Wira menggeleng sambil tersenyum.
“Paman Hasan, aku gali rumput ini bukan untuk makan!”
Hasan Darmadi dulunya bernama Wasan
Darmadi. Dia mengubah namanya setelah masuk militer.
Lima tahun yang lalu, dia sudah
kembali dari militer. Hasan juga merupakan kerabat jauh Wira.
Sebelum masuk militer, Hasan sudah
mempunyai dua putra. Sepulang dari militer, mereka dikaruniai tiga putri lagi.
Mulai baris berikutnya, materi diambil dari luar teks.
before:
Design battleship, start of the top module:
module battleship(
input wire clk,
input wire rst,  
input wire ARDUINO_A0,    
input wire ARDUINO_A1,    
input wire ARDUINO_A2,    
input wire ARDUINO_A3,    
output reg ARDUINO_IO0,   
output reg ARDUINO_IO1,   
output reg ARDUINO_IO2,   
output reg ARDUINO_IO6,   
output reg ARDUINO_IO7,   
output reg ARDUINO_IO8,   
output reg ARDUINO_IO9,   
output reg ARDUINO_IO10,  
output reg ARDUINO_IO11,  
output reg ARDUINO_A4,  
output reg ARDUINO_A5,  
output reg PMOD1_D0_P,  
output reg PMOD1_D0_N,  
output reg PMOD1_D1_P,  
output reg PMOD1_D1_N,  
output reg PMOD1_D2_P,  
output reg PMOD1_D2_N,  
output reg PMOD2_D0_P,  
output reg PMOD2_D0_N,  
output reg PMOD2_D1_P,  
output reg PMOD2_D2_P,  
output reg PMOD2_D2_N,  
output reg PMOD2_D3_P,  
output reg ARDUINO_IO3,   
output reg ARDUINO_IO4,   
output reg ARDUINO_IO5    
);
For scale: ~1200 cells after synthesis, roughly 190 flip-flops, about 32 I/O pins, about 9600 um2 of cells after synthesis.
clock: 5.0 ns
lec_check: 0
cap_margin: 20
core_aspect_ratio: 0.5
core_margin: 2
core_utilization: 40
cts_cluster_diameter: 329
cts_cluster_size: 98
slew_margin: 20
run.sh (not shown) runs the stock make flow with config.mk's settings and CLKGATE_MAP_FILE=.
before closes out successfully: all stages finished, all timing, DRC and antenna checks passed.
What after does differently from before at the input level:
Settings: GPL_ROUTABILITY_DRIVEN now 0, previously not set; PLACE_DENSITY now 0.47, previously not set; TNS_END_PERCENT now 55, previously not set.
--- outcome ---
Compared with before, in after design area picked up an extra about 0.45%, worst setup margin lost 0.023 ns, hold slack lost 0.0076 ns, number of logic gates neither gained nor lost much.
Looking at maximum frequency across both flows, after is the weaker of the two, with before ahead.
Of before and after, the lower post-layout period usage of the worst path belongs to before.
There was hardly any difference in worst-skew pair later-pin latency between after and before.
after against before: share of cell area taken by multi-input logic gates comparable; register-to-register path setup slack now smaller.


Setup of run 1:
Starting RTL as in the previous note.
Settings: LEC_CHECK=0, ABC_AREA=1, CAP_MARGIN=20, CORE_MARGIN=2, CORE_UTILIZATION=64, SLEW_MARGIN=20; clock period 3.28 ns.
### run 1 -> run 2
# run 1
export LEC_CHECK = 0
export ABC_AREA = 1
export CAP_MARGIN = 20
export CORE_MARGIN = 2
export CORE_UTILIZATION = 64
export SLEW_MARGIN = 20
create_clock -name core_clock -period 3.28 [get_ports {clk}]
# run 2
export LEC_CHECK = 0
export CAP_MARGIN = 20
export CORE_MARGIN = 2
export CORE_UTILIZATION = 40
export SLEW_MARGIN = 20
create_clock -name core_clock -period 2.93 [get_ports {clk}]
[summary]
- Run 2 finished every stage; the final checks, however, were not passed, the failures being setup timing.
- Changes observed in run 2 relative to run 1: delay of the slowest cell on the worst path picked up an extra 40 ps; power consumed by combinational cells lost about 16%.
- Adder and majority gate portion of the synthesized area (lower): run 1
- Per the comparison of run 2 with run 1, worst hold slack level; final cell count dropped 196; logic gate share of total power moved down.
- [run 2 vs run 1] share of final layout cell area taken by non-clock buffers: higher in run 2
- The more densely filled core belongs to run 1, not run 2.
- The number of stages on the worst setup path number comes out higher for run 1 vs run 2.
- Taking run 1 as the reference point, the clock share of power of run 2 rises by 1.2 points.
The inputs of run 3 differ from those of run 2 as listed below.
# run 2
export LEC_CHECK = 0
export CAP_MARGIN = 20
export CORE_MARGIN = 2
export CORE_UTILIZATION = 40
export SLEW_MARGIN = 20
create_clock -name core_clock -period 2.93 [get_ports {clk}]
# run 3
export LEC_CHECK = 0
export CAP_MARGIN = 20
export CORE_MARGIN = 2
export CORE_UTILIZATION = 40
export SLEW_MARGIN = 20
create_clock -name core_clock -period 4.35 [get_ports {clk}]
## What came out
- Run 3 finished all stages; the layout is clean.
- Summary — met3 wirelength from detailed routing, run 3 relative to run 2: lower, by 24 µm.
- Compared with run 2, in run 3 largest stage delay on the critical path -30 ps, routed wire length dropped 1600 µm, top fanout value on the critical path saw an increase, fmax went down 29 MHz, utilization moved down.
- [compare] base=run 2 new=run 3: portion of total power attributed to combinational logic shrank by 0.3 points, hold slack shrank by 9.0 ps.
- A timing endpoint of the critical path of playerTwoSHIPSBoard[1][0] is what run 3 shows, while playerTwoSHIPSBoard[8][0] belongs to run 2.
Modified inputs, run 4 compared to run 3
# run 3
export LEC_CHECK = 0
export CAP_MARGIN = 20
export CORE_MARGIN = 2
export CORE_UTILIZATION = 40
export SLEW_MARGIN = 20
create_clock -name core_clock -period 4.35 [get_ports {clk}]
# run 4
export LEC_CHECK = 0
export ABC_AREA = 1
export CAP_MARGIN = 20
export CORE_MARGIN = 2
export CORE_UTILIZATION = 72
export SLEW_MARGIN = 20
create_clock -name core_clock -period 4.21 [get_ports {clk}]
## What came out
Comparing run 3 and run 4, the lower routed metal-1 wirelength was measured on run 4. Looking at total placed cells including tap cells, run 4 sits above run 3. Run 4 vs. run 3: met3 wire length went up by about 80%; final setup slack of the worst path went up by 49 ps; depth of the worst hold-timing path was more or less identical; final routed wirelength across all metal layers went up by about 16%; count of clock-buffer cells in the layout went up by 2. Comparing layout-stage area growth over the synthesis result for run 3 and run 4, the bigger number came from run 3.
diff inputs: run 4 => run 5
# run 4
export LEC_CHECK = 0
export ABC_AREA = 1
export CAP_MARGIN = 20
export CORE_MARGIN = 2
export CORE_UTILIZATION = 72
export SLEW_MARGIN = 20
create_clock -name core_clock -period 4.21 [get_ports {clk}]
# run 5
export LEC_CHECK = 0
export CAP_MARGIN = 20
export CORE_MARGIN = 2
export CORE_UTILIZATION = 69
export SLEW_MARGIN = 20
create_clock -name core_clock -period 3.41 [get_ports {clk}]
Notes after the runs:
- Run 5 | stages: all done | timing, DRC, antenna: all pass
- Taking run 4 as the reference, in run 5 routed length on met2 decreased about 11%, sequential share of layout area increased by 1.7 points relative to the old numbers, final design instance area without fill went down, final-report max-slew violation count barely changed, xor-xnor portion of the synthesized cell area shows an increase of 4.2 points.
- Placed wire-length estimate shrinks by more than 10% when moving from run 4 to run 5.
- Higher synthesis-to-finish area growth was reported by run 5, not run 4.
- In the reports for run 4 and run 5, the smaller global routing usage summed across all routing layers belongs to run 5.
Power and IR drop assume default switching activity.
Berhubung tanah rumah mereka tidak
cukup besar, Hasan menyewa dua hektar tanah lagi untuk bertani. Keuangan mereka
juga tidak terlalu bagus.
Jika Wira menerima pemberian Hasan,
keluarga Hasan akan jadi kekurangan.
“Memangnya kenapa kalau makan rumput!
Semua senior di dusun juga pernah hidup susah!” ujar Hasan.
Hasan mengira Wira malu untuk
mengakui bahwa keluarga mereka sudah kehabisan makanan karena dia adalah
seorang pelajar.
Wira pun menjawab sambil tersenyum,
“Paman Hasan, tenagaku sudah habis. Boleh bantu aku gali bentar nggak?”
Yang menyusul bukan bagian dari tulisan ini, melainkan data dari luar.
==> v8: inputs <==
==> flow/design.v <==
module dec #(parameter w=2)(
	input [w-1:0] s,
	input e,
	output reg [2**w-1:0] o
);
	always @ (*) begin
		o = 0;
		if (e)
  		  o[s] = 1;
	end
endmodule
module rgst #(
	parameter w=8
)(
	input clk, rst_b, ld, clr,
	input [w-1:0] d,
	output reg [w-1:0] q
);
	always @ (posedge clk, negedge rst_b)
		if (!rst_b)			q <= 0;
		else if (clr)			q <= 0;
		else if (ld)			q <= d;
endmodule
module cntr #(parameter w=8)(
	input clk, rst_b,c_up,clr,
	output reg [w-1:0] q
);
	always @ (posedge clk, negedge rst_b)
		if (!rst_b)			q <= 0;
		else if (c_up)			q <= q+1;
		else if (clr)			q <= 0;
endmodule
module pktmux(
  input [63:0] pkt,msg_len,
  input pad_pkt,zero_pkt,mgln_pkt,
  output reg [63:0] o
);
  always @ (*)
    if (pad_pkt == 1)         o=(1<<63);
    else if (zero_pkt == 1)   o=0;
    else if (mgln_pkt == 1)   o=msg_len;
    else                      o=pkt;
endmodule
module regfl(
  input clk,rst_b,we,
  input [2:0] s,
  input [63:0] d,
  output [511:0] q
);
  wire [7:0] dout;
  dec #(.w(3)) inst1(.s(s),.e(we),.o(dout));
  generate
    genvar i;
    for (i=0; i<8; i=i+1) begin:v
      rgst #(.w(64)) gi(.clk(clk),.rst_b(rst_b),.clr(1'b0),.d(d),.ld(dout[i]),
          .q(q[511-i*64:448-i*64]));
    end
  endgenerate
endmodule
==> run F <==
==> flow/design.v <==
module PE (
    input              clk,
    input              CIM_en,
    input              STDW,  
    input              STDR,  
    input        [5:0] STD_A,  
    input        [3:0] weight_in,  
    input      [255:0] act_in,  
    output reg   [3:0] weight_out,  
    output reg  [13:0] PSUM  
);
reg  [255:0] weight;  
integer i;
always @(posedge clk) begin
    for (i = 0; i < 64; i = i+1) begin
        if (STDW && STD_A == i) begin  
            weight[4*i+3 -: 4] <= weight_in;
        end
    end
end
always@(*) begin
    weight_out = 4'b0;
    PSUM = 14'b0;
    if (STDW) begin  
    end
    else if (STDR) begin  
        weight_out = weight[4*STD_A+3 -: 4];
    end
    else begin  
        if (CIM_en) begin
            for (i = 0; i < 64; i = i+1) begin
                PSUM = PSUM + weight[4*i+3 -: 4] * act_in[4*i+3 -: 4];  
            end
        end
    end
end
endmodule
==> flow/run.sh <==
#!/bin/bash
# the make line also repeats each setting of config.mk as NAME=value (left out here)
make -C /OpenROAD-flow-scripts/flow DESIGN_CONFIG=/design/flow/config.mk WORK_HOME=/design/flow/orfs CLKGATE_MAP_FILE= finish
==> flow/config.mk <==
export PLATFORM = sky130hd
export DESIGN_NAME = PE
export DESIGN_NICKNAME = PE
export VERILOG_FILES = /design/flow/design.v
export SDC_FILE = /design/flow/constraint.sdc
export NUM_CORES = 4
export LEC_CHECK = 0
export CAP_MARGIN = 0
export CELL_PAD_IN_SITES_GLOBAL_PLACEMENT = 0
export CORE_ASPECT_RATIO = 1.57
export CORE_MARGIN = 2
export CORE_UTILIZATION = 72
export CTS_CLUSTER_DIAMETER = 28
export CTS_CLUSTER_SIZE = 50
export GPL_ROUTABILITY_DRIVEN = 1
export MAX_ROUTING_LAYER = met4
export PLACE_DENSITY_LB_ADDON = 0.0
export SETUP_SLACK_MARGIN = -2.0
export SLEW_MARGIN = 0
export TNS_END_PERCENT = 60
==> flow/constraint.sdc <==
create_clock -name core_clock -period 15.8 [get_ports {clk}]
set_input_delay 3.1600 -clock core_clock [delete_from_list [all_inputs] [get_ports {clk}]]
set_output_delay 3.1600 -clock core_clock [all_outputs]
set_load 0.01 [all_outputs]
==> run E: changes against run F <==
==> flow/config.mk (replaced) <==
export PLATFORM = sky130hd
export DESIGN_NAME = PE
export DESIGN_NICKNAME = PE
export VERILOG_FILES = /design/flow/design.v
export SDC_FILE = /design/flow/constraint.sdc
export NUM_CORES = 4
export LEC_CHECK = 0
export CAP_MARGIN = 20
export CELL_PAD_IN_SITES_GLOBAL_PLACEMENT = 1
export CORE_ASPECT_RATIO = 1.57
export CORE_MARGIN = 2
export CORE_UTILIZATION = 61
export GPL_ROUTABILITY_DRIVEN = 1
export MAX_ROUTING_LAYER = met4
export PLACE_DENSITY = 0.64
export SETUP_SLACK_MARGIN = 1.53
export SLEW_MARGIN = 20
==> flow/constraint.sdc (replaced) <==
create_clock -name core_clock -period 13.5 [get_ports {clk}]
set_input_delay 2.7000 -clock core_clock [delete_from_list [all_inputs] [get_ports {clk}]]
set_output_delay 2.7000 -clock core_clock [all_outputs]
set_load 0.01 [all_outputs]
==> results <==
item                                                                      run E                     run F
Status                                                 finished with violations  finished with violations
Layout check failures                                      negative setup slack      negative setup slack
Area after detailed placement                                      53,000 sq um              52,700 sq um
Number of CTS-inserted buffers                                               27                        41
Clock network share of area                                               1.60%                     2.46%
Fill cells                                                                6,072                     3,817
Wire length on met2                                                   73,100 um                 71,900 um
Capturing element of the worst setup path                              PSUM[11]                  PSUM[13]
Placed cell count                                                         5,869                     5,659
Total tool warning count                                                     37                        32
Tapcells                                                                  1,040                       833
Combined global-route utilization of all metal layers                     38.9%                     45.7%
Number of buffers and inverters on the critical path                         12                         9
Cell count along the critical path                                           32                        30
Vertical die dimension                                                   353 um                    325 um
Final cell count without fillers                                          5,941                     5,750
Worst slack, placed                                                    -1.84 ns                 -0.796 ns
Met3 wire length                                                        7570 um                 10,200 um
Hold slack final                                                        2.91 ns                   3.23 ns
“Kamu lemah banget! Cuman gali rumput
ini saja sudah begitu capek. Kamu harus banyak olahraga!” ucap Hasan sambil
menggeleng.
Kemudian, dia meraih cangkul Wira dan
mulai menggali.
Satu jam kemudian, sebidang besar
tanah sudah kosong karena digali. Ember dan keranjang bambu Wira juga sudah
terisi penuh dengan rumput.
Wira langsung kegirangan.
‘Dulu, anak ini cuman tahu foya-foya.
Sekarang sudah miskin, rumput pun jadi kayak harta!’
Hasan menatap Wira dengan kasihan,
lalu meletakkan cangkulnya dan pergi.